Periklis Ntanasis:
Master's Touch

fade out

Android: Crafting a Metronome with Audio Synthesis

Where is the source code

Currently I am working on a project for my uni where I need to extend a metronome for android with some additional functionalities. At first I thought that it would be very easy to find plenty of open source metronomes out there.

As it seems I was wrong. The only code I found was android-metronome by Akshat Aranya. After compiling and running the project with my colleague we saw that the beat wasn’t stable. For my disappointment this stackoverflow thread confirmed that.

Funny thing is that the google play version of it seems stable, but anyway we weren’t able to produce a stable version from the source code.

Crafting a Metronome day 0

Amazed how the code for such a trivial thing wasn’t available we started our own implementation.

In the beginning we used timers to play a sound every x seconds. It was a great a failure!

We used threads and the like but the metronome was far from accurate. Again after a stackoverflow search we saw that this path was wrong.

Just for the story, it was about then when my colleague had to quit for personal matters.

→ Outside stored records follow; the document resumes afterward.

==> config.mk <==
export PLATFORM = sky130hd
export DESIGN_NAME = median_filter_line_ctrl
export DESIGN_NICKNAME = d
export VERILOG_FILES = /design/src/rtl/median_filter_line_ctrl.sv
export SDC_FILE = /design/constraint.sdc
export NUM_CORES = 1
export LEC_CHECK = 0
export CAP_MARGIN = 30
export CORE_MARGIN = 2
export CORE_UTILIZATION = 61
export CTS_BUF_LIST = sky130_fd_sc_hd__clkbuf_4
export CTS_CLUSTER_SIZE = 28
export DETAILED_ROUTE_END_ITERATION = 12
export DONT_BUFFER_PORTS = 1
export GPL_ROUTABILITY_DRIVEN = 0
export GPL_TIMING_DRIVEN = 0
export PLACE_DENSITY = 0.8
export SLEW_MARGIN = 20
export SYNTH_ARGS = -nofsm -noshare
export SYNTH_HDL_FRONTEND = slang
export SYNTH_SLANG_ARGS = --single-unit
==> constraint.sdc <==
create_clock -name clk -period 6.8 [get_ports clk]
set_clock_uncertainty 0.15 [all_clocks]
set_input_delay 1.36 -clock clk [delete_from_list [all_inputs] [get_ports clk]]
set_output_delay 1.36 -clock clk [all_outputs]
set_load 0.05 [all_outputs]
===== config.mk =====
export PLATFORM = sky130hd
export DESIGN_NAME = rggen_atomic_wide_register_common
export DESIGN_NICKNAME = d
export VERILOG_FILES = /design/src/rtl/rggen_atomic_wide_register_common_pkg.sv /design/src/rtl/rggen_atomic_wide_register_common_buffer.sv /design/src/rtl/rggen_atomic_wide_register_common.sv
export SDC_FILE = /design/constraint.sdc
export NUM_CORES = 1
export LEC_CHECK = 0
export CORE_AREA = 3 3 180 182
export DETAILED_ROUTE_END_ITERATION = 6
export DIE_AREA = 0 0 183 185
export GPL_ROUTABILITY_DRIVEN = 1
export PLACE_DENSITY_LB_ADDON = 0.15
export SYNTH_ARGS = -nofsm -noshare
export SYNTH_HDL_FRONTEND = slang
export SYNTH_SLANG_ARGS = --single-unit

===== constraint.sdc =====
create_clock -name i_clk -period 4.95 [get_ports i_clk]
set_input_delay 0.99 -clock i_clk [delete_from_list [all_inputs] [get_ports i_clk]]
set_output_delay 0.99 -clock i_clk [all_outputs]
set_load 0.05 [all_outputs]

So, convinced by the first stackoverflow thread that the android AudioTrack was the right way to go I started to implement a metronome with that.

At last a Metronome!

So, here we are now with a working metronome :D

Let’s see the core metronome class.

AudioGenerator
package pntanasis.master_ex.android;

import android.media.AudioFormat;
import android.media.AudioManager;
import android.media.AudioTrack;

public class AudioGenerator {

    private int sampleRate;
    private AudioTrack audioTrack;

    public AudioGenerator(int sampleRate) {
        this.sampleRate = sampleRate;
    }

    public double[] getSineWave(int samples,int sampleRate,double frequencyOfTone){
        double[] sample = new double[samples];
        for (int i = 0; i < samples; i++) {
            sample[i] = Math.sin(2 * Math.PI * i / (sampleRate/frequencyOfTone));
        }
                return sample;
    }

    public byte[] get16BitPcm(double[] samples) {
        byte[] generatedSound = new byte[2 * samples.length];
        int index = 0;
        for (double sample : samples) {
            // scale to maximum amplitude
            short maxSample = (short) ((sample * Short.MAX_VALUE));
            // in 16 bit wav PCM, first byte is the low order byte
            generatedSound[index++] = (byte) (maxSample & 0x00ff);
            generatedSound[index++] = (byte) ((maxSample & 0xff00) >>> 8);

        }
        return generatedSound;
    }

    public void createPlayer(){
        audioTrack = new AudioTrack(AudioManager.STREAM_MUSIC,
                sampleRate, AudioFormat.CHANNEL_CONFIGURATION_MONO,
                AudioFormat.ENCODING_PCM_16BIT, sampleRate,
                AudioTrack.MODE_STREAM);

        audioTrack.play();
    }

    public void writeSound(double[] samples) {
        byte[] generatedSnd = get16BitPcm(samples);
        audioTrack.write(generatedSnd, 0, generatedSnd.length);
    }

    public void destroyAudioTrack() {
        audioTrack.stop();
        audioTrack.release();
    }

}

Here we create an AudioTrack object and set the options for streaming audio, using mono sound and 16bit PCM audio format.

Audio 101

Sound is actually a wave. We call it soundwave. There are many different soundwaves named from their form such as sine wave, sawtooth wave, square wave etc.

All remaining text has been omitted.